In the following example SRC3 contains the table employees, SRC2 contains the table persons. Content-wise, these two groups belong to the same entity and are grouped by dragging and dropping the hub_persons from the unlinked hubs canvas to the group canvas.

Unlinked hubs on the left, grouped hubs on the right

Persons of SRC2 is grouped together with employees of SRC3

The impact of the grouping is: 

  • The tool knows that the entities “employees” and “persons” are the same.
  • One hub is generated with a source business key. But every entity gets its own satellite.

From now on only tables from the same source can be grouped.

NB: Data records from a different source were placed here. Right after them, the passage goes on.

`src/verilog/ms_defines.svh`:
```
`ifndef MS_DEFINES_SVH
`define MS_DEFINES_SVH

// ----------------------------------------------------------
// Widths, depths and counts
// ----------------------------------------------------------
`define MS_DATA_W        32  // Signed sample width
`define MS_BLOCK_DEPTH   64
`define MS_ADDR_W        6   // Covers MS_BLOCK_DEPTH
`define MS_SELECT_COUNT  10  // Index strobes per block
`define MS_BLOCK_COUNT   4
`define MS_RESULT_COUNT  8   // Two per block

`endif

```
`src/verilog/ms_pkg.sv`:
```
`default_nettype none

`include "ms_defines.svh"

package ms_pkg;

	typedef logic signed [`MS_DATA_W-1:0] sample_t;  // One sample
	typedef logic [`MS_ADDR_W-1:0] addr_t;           // Buffer address or index

	// Merge sorter phases
	typedef enum logic [1:0] {
		st_collect,
		st_merge_pairs,
		st_merge_quads
	} merge_state_t;

endpackage

`default_nettype wire

```
`src/verilog/sample_buffer.sv`:
```
`timescale 1ns/1ps
`default_nettype none

`include "ms_defines.svh"

module sample_buffer
(
	input  wire              clk,
	input  wire              rst_n,
	input  wire              data_valid,
	input  wire ms_pkg::sample_t data,
	input  wire              number_valid,
	input  wire ms_pkg::addr_t number,
	output logic             rd_valid,
	output ms_pkg::sample_t  rd_data
);

	ms_pkg::sample_t mem [0:`MS_BLOCK_DEPTH-1];  // Behavioral block store
	ms_pkg::addr_t   wr_addr;

	// Write address, restarts for every block
	always_ff @(posedge clk or negedge rst_n)
	begin
		if (!rst_n)
			wr_addr <= '0;
		else if (data_valid)
		begin
			if (wr_addr == ms_pkg::addr_t'(`MS_BLOCK_DEPTH - 1))
				wr_addr <= '0;
			else
				wr_addr <= wr_addr + 1'b1;
		end
	end

	always_ff @(posedge clk)
	begin
		if (data_valid)
			mem[wr_addr] <= data;
		if (number_valid)
			rd_data <= mem[number];  // Registered read
	end

	// Read result lands one cycle after the index strobe
	always_ff @(posedge clk or negedge rst_n)
	begin
		if (!rst_n)
			rd_valid <= 1'b0;
		else
			rd_valid <= number_valid;
	end

endmodule

`default_nettype wire

```
`src/verilog/top_two_tracker.sv`:
```
`timescale 1ns/1ps
`default_nettype none

`include "ms_defines.svh"

module top_two_tracker
(
	input  wire              clk,
	input  wire              rst_n,
	input  wire              rd_valid,
	input  wire ms_pkg::sample_t rd_data,
	output logic             pair_valid,
	output ms_pkg::sample_t  pair_first,
	output ms_pkg::sample_t  pair_second
);

	localparam int SEL_W = $clog2(`MS_SELECT_COUNT);
	localparam ms_pkg::sample_t SAMPLE_MIN = {1'b1, {(`MS_DATA_W - 1){1'b0}}};

	logic [SEL_W-1:0] sel_cnt;  // Selected samples seen in this block
	logic             first_sel;
	logic             last_sel;
	ms_pkg::sample_t  run_first;
	ms_pkg::sample_t  run_second;
	ms_pkg::sample_t  next_first;
	ms_pkg::sample_t  next_second;

	assign first_sel = (sel_cnt == '0);
	assign last_sel  = (sel_cnt == SEL_W'(`MS_SELECT_COUNT - 1));

	// ----------------------------------------------------------
	// Top-two update, signed compare
	// ----------------------------------------------------------
	always_comb
	begin
		next_first  = run_first;
		next_second = run_second;
		if (first_sel)
		begin
			next_first  = rd_data;
			next_second = SAMPLE_MIN;  // Nothing ranks below this
		end
		else if (rd_data > run_first)
		begin
			next_first  = rd_data;
			next_second = run_first;  // Old max drops to second
		end
		else if (rd_data > run_second)
			next_second = rd_data;  // Ties with max land here
	end

	always_ff @(posedge clk or negedge rst_n)
	begin
		if (!rst_n)
		begin
			sel_cnt    <= '0;
			run_first  <= SAMPLE_MIN;
			run_second <= SAMPLE_MIN;
			pair_valid <= 1'b0;
		end
		else
		begin
			pair_valid <= rd_valid && last_sel;
			if (rd_valid)
			begin
				if (last_sel)
				begin
					// Block done, start clean
					sel_cnt    <= '0;
					run_first  <= SAMPLE_MIN;
					run_second <= SAMPLE_MIN;
				end
				else
				begin
					sel_cnt    <= sel_cnt + 1'b1;
					run_first  <= next_first;
					run_second <= next_second;
				end
			end
		end
	end

	// Final pair of the block
	always_ff @(posedge clk)
	begin
		if (rd_valid && last_sel)
		begin
			pair_first  <= next_first;
			pair_second <= next_second;
		end
	end

endmodule

`default_nettype wire

```
`src/verilog/merge_sorter.sv`:
```
`timescale 1ns/1ps
`default_nettype none

`include "ms_defines.svh"

module merge_sorter
(
	input  wire              clk,
	input  wire              rst_n,
	input  wire              pair_valid,
	input  wire ms_pkg::sample_t pair_first,
	input  wire ms_pkg::sample_t pair_second,
	output logic             out_valid,
	output ms_pkg::sample_t  out_data
);

	localparam int PAIR_W = $clog2(`MS_BLOCK_COUNT);
	localparam int STEP_W = $clog2(`MS_RESULT_COUNT);

	ms_pkg::merge_state_t state;
	logic [PAIR_W-1:0]    pair_cnt;
	logic [STEP_W-1:0]    step;

	ms_pkg::sample_t pair_list [0:`MS_BLOCK_COUNT-1][0:1];  // Sorted pairs per block
	ms_pkg::sample_t quad_a [0:3];  // Blocks 0 and 1 merged
	ms_pkg::sample_t quad_b [0:3];  // Blocks 2 and 3 merged

	// Read pointers, top bit set once the list is used up
	logic [1:0] ptr_a0;
	logic [1:0] ptr_a1;
	logic [1:0] ptr_b0;
	logic [1:0] ptr_b1;
	logic [2:0] ptr_qa;
	logic [2:0] ptr_qb;

	ms_pkg::sample_t head_a0;
	ms_pkg::sample_t head_a1;
	ms_pkg::sample_t head_b0;
	ms_pkg::sample_t head_b1;
	ms_pkg::sample_t head_qa;
	ms_pkg::sample_t head_qb;
	logic            take_a;
	logic            take_b;
	logic            take_q;

	// Left list wins ties, an exhausted list yields
	function automatic logic take_left(input ms_pkg::sample_t left,
		input ms_pkg::sample_t right, input logic left_done, input logic right_done);
		return !left_done && (right_done || left >= right);
	endfunction

	assign head_a0 = pair_list[0][ptr_a0[0]];
	assign head_a1 = pair_list[1][ptr_a1[0]];
	assign head_b0 = pair_list[2][ptr_b0[0]];
	assign head_b1 = pair_list[3][ptr_b1[0]];
	assign head_qa = quad_a[ptr_qa[1:0]];
	assign head_qb = quad_b[ptr_qb[1:0]];

	assign take_a = take_left(head_a0, head_a1, ptr_a0[1], ptr_a1[1]);
	assign take_b = take_left(head_b0, head_b1, ptr_b0[1], ptr_b1[1]);
	assign take_q = take_left(head_qa, head_qb, ptr_qa[2], ptr_qb[2]);

	// Final 4v4 merge drives the output directly
	assign out_valid = (state == ms_pkg::st_merge_quads);
	assign out_data  = take_q ? head_qa : head_qb;

	// ----------------------------------------------------------
	// Control FSM
	// ----------------------------------------------------------
	always_ff @(posedge clk or negedge rst_n)
	begin
		if (!rst_n)
		begin
			state    <= ms_pkg::st_collect;
			pair_cnt <= '0;
			step     <= '0;
			ptr_a0   <= '0;
			ptr_a1   <= '0;
			ptr_b0   <= '0;
			ptr_b1   <= '0;
			ptr_qa   <= '0;
			ptr_qb   <= '0;
		end
		else
		begin
			case (state)
				ms_pkg::st_collect:
				begin
					step   <= '0;
					ptr_a0 <= '0;
					ptr_a1 <= '0;
					ptr_b0 <= '0;
					ptr_b1 <= '0;
					ptr_qa <= '0;
					ptr_qb <= '0;
					if (pair_valid)
					begin
						pair_cnt <= pair_cnt + 1'b1;
						if (pair_cnt == PAIR_W'(`MS_BLOCK_COUNT - 1))
						begin
							pair_cnt <= '0;
							state    <= ms_pkg::st_merge_pairs;
						end
					end
				end
				ms_pkg::st_merge_pairs:  // Two 2v2 merges side by side
				begin
					if (take_a)
						ptr_a0 <= ptr_a0 + 1'b1;
					else
						ptr_a1 <= ptr_a1 + 1'b1;
					if (take_b)
						ptr_b0 <= ptr_b0 + 1'b1;
					else
						ptr_b1 <= ptr_b1 + 1'b1;
					step <= step + 1'b1;
					if (step == STEP_W'(3))
					begin
						step  <= '0;
						state <= ms_pkg::st_merge_quads;
					end
				end
				ms_pkg::st_merge_quads:
				begin
					if (take_q)
						ptr_qa <= ptr_qa + 1'b1;
					else
						ptr_qb <= ptr_qb + 1'b1;
					step <= step + 1'b1;
					if (step == STEP_W'(`MS_RESULT_COUNT - 1))
					begin
						step  <= '0;
						state <= ms_pkg::st_collect;
					end
				end
				default:
					state <= ms_pkg::st_collect;
			endcase
		end
	end

	// Pair store and intermediate lists
	always_ff @(posedge clk)
	begin
		if (state == ms_pkg::st_collect && pair_valid)
		begin
			pair_list[pair_cnt][0] <= pair_first;
			pair_list[pair_cnt][1] <= pair_second;
		end
		if (state == ms_pkg::st_merge_pairs)
		begin
			quad_a[step[1:0]] <= take_a ? head_a0 : head_a1;
			quad_b[step[1:0]] <= take_b ? head_b0 : head_b1;
		end
	end

endmodule

`default_nettype wire

```
`src/verilog/ms_top.sv`:
```
`timescale 1ns/1ps
`default_nettype none

module ms_top
(
	input  wire              clk,
	input  wire              rst_n,
	input  wire              data_valid,
	input  wire ms_pkg::sample_t data,
	input  wire              number_valid,
	input  wire ms_pkg::addr_t number,
	output logic             out_valid,
	output ms_pkg::sample_t  out_data
);

	// Buffer to tracker
	logic            rd_valid;
	ms_pkg::sample_t rd_data;

	// Tracker to sorter
	logic            pair_valid;
	ms_pkg::sample_t pair_first;
	ms_pkg::sample_t pair_second;

	sample_buffer u_sample_buffer
	(
		.clk          (clk),
		.rst_n        (rst_n),
		.data_valid   (data_valid),
		.data         (data),
		.number_valid (number_valid),
		.number       (number),
		.rd_valid     (rd_valid),
		.rd_data      (rd_data)
	);

	top_two_tracker u_top_two_tracker
	(
		.clk         (clk),
		.rst_n       (rst_n),
		.rd_valid    (rd_valid),
		.rd_data     (rd_data),
		.pair_valid  (pair_valid),
		.pair_first  (pair_first),
		.pair_second (pair_second)
	);

	merge_sorter u_merge_sorter
	(
		.clk         (clk),
		.rst_n       (rst_n),
		.pair_valid  (pair_valid),
		.pair_first  (pair_first),
		.pair_second (pair_second),
		.out_valid   (out_valid),
		.out_data    (out_data)
	);

endmodule

`default_nettype wire

```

The big difference between grouping over and grouping within a source is the extra element that is needed to identify the source: the source entity name.

An example:

  • Grouping over sources: SRC2 (source business key: S2) object persons – SRC3 (source business key: S3) object employees are grouped in ‘EMPLOYEES’

When loading from source object persons:

    • Source business key Value = ‘S2’
    • Satellite name = SAT_S2_EMPLOYEES

When loading from source object employees: 

    • Source business key Value = ‘S3’
    • Satellite name = SAT_S3_EMPLOYEES
  • Grouping within a source: SRC2 (source business key: S2) object persons – SRC2 (source business key: S2) object employees are grouped in ‘EMPLOYEES’

When loading from source object persons:

    • Source business key Value = ‘S2_PERSONS’
    • Satellite name = SAT_S2_PERSONS_EMPLOYEES

When loading from source object employees: Source business key Value = ‘S3’

    • Source business key Value = ‘S2_EMPLOYEES’
    • Satellite name = SAT_S2_EMPLOYEES_EMPLOYEES

Hub master-slave management

For hubs grouped together, a relationship can be defined. One golden rule: ensure that all business keys in one object cover all business keys in another one. 

An example: the employees table has all the business keys of the persons table. This means that the employees can be master and the persons can be slave. In the ETL logic this means that only one mapping is generated to load the master. Since the slave has the same hash keys, there is no need to load them. 

But each entity will have its own satellite and can have its own unique descriptive data. If both entities are master, both are loaded into the hub with their own source identifier.

In the Hub Management tool, a source can be made slave or master for all tables at once or on group level. 

Master/Slave management on source level

Master/Slave management on group level

Hub business key concatenation

When the hubs are grouped and the master/slave relation is set, the concatenation of the business keys can be edited. 

Different entities can have the same or different business keys. In a master/slave relationship, only the master keys are loaded into the hub. For master-master relationships with the same entities but different keys, a concatenated business key can be set. This will store the different business keys in one column.

An example: 

  • The persons table identifies a person using its first and last names.
  • The employees table identifies a person using an employee_id. 

In this case a concatenated business key makes sure that first and last names stay connected and stored together with the the employee_id. In the business vault a link is created to keep the employee_id and the first and last names together. 

When both entities are using a same identifier, but just have different data, concatenation is an option. In the Name management tool, this can be controlled through a toggle switch. 

Be aware that the concatenation is only possible for multi-master hubs. In the same screen the group itself can get another short name and an abbreviated name. Short names are used to create the link name e.g. LNK_COUN_EMPL, the abbreviated names are used for the hub and satellites.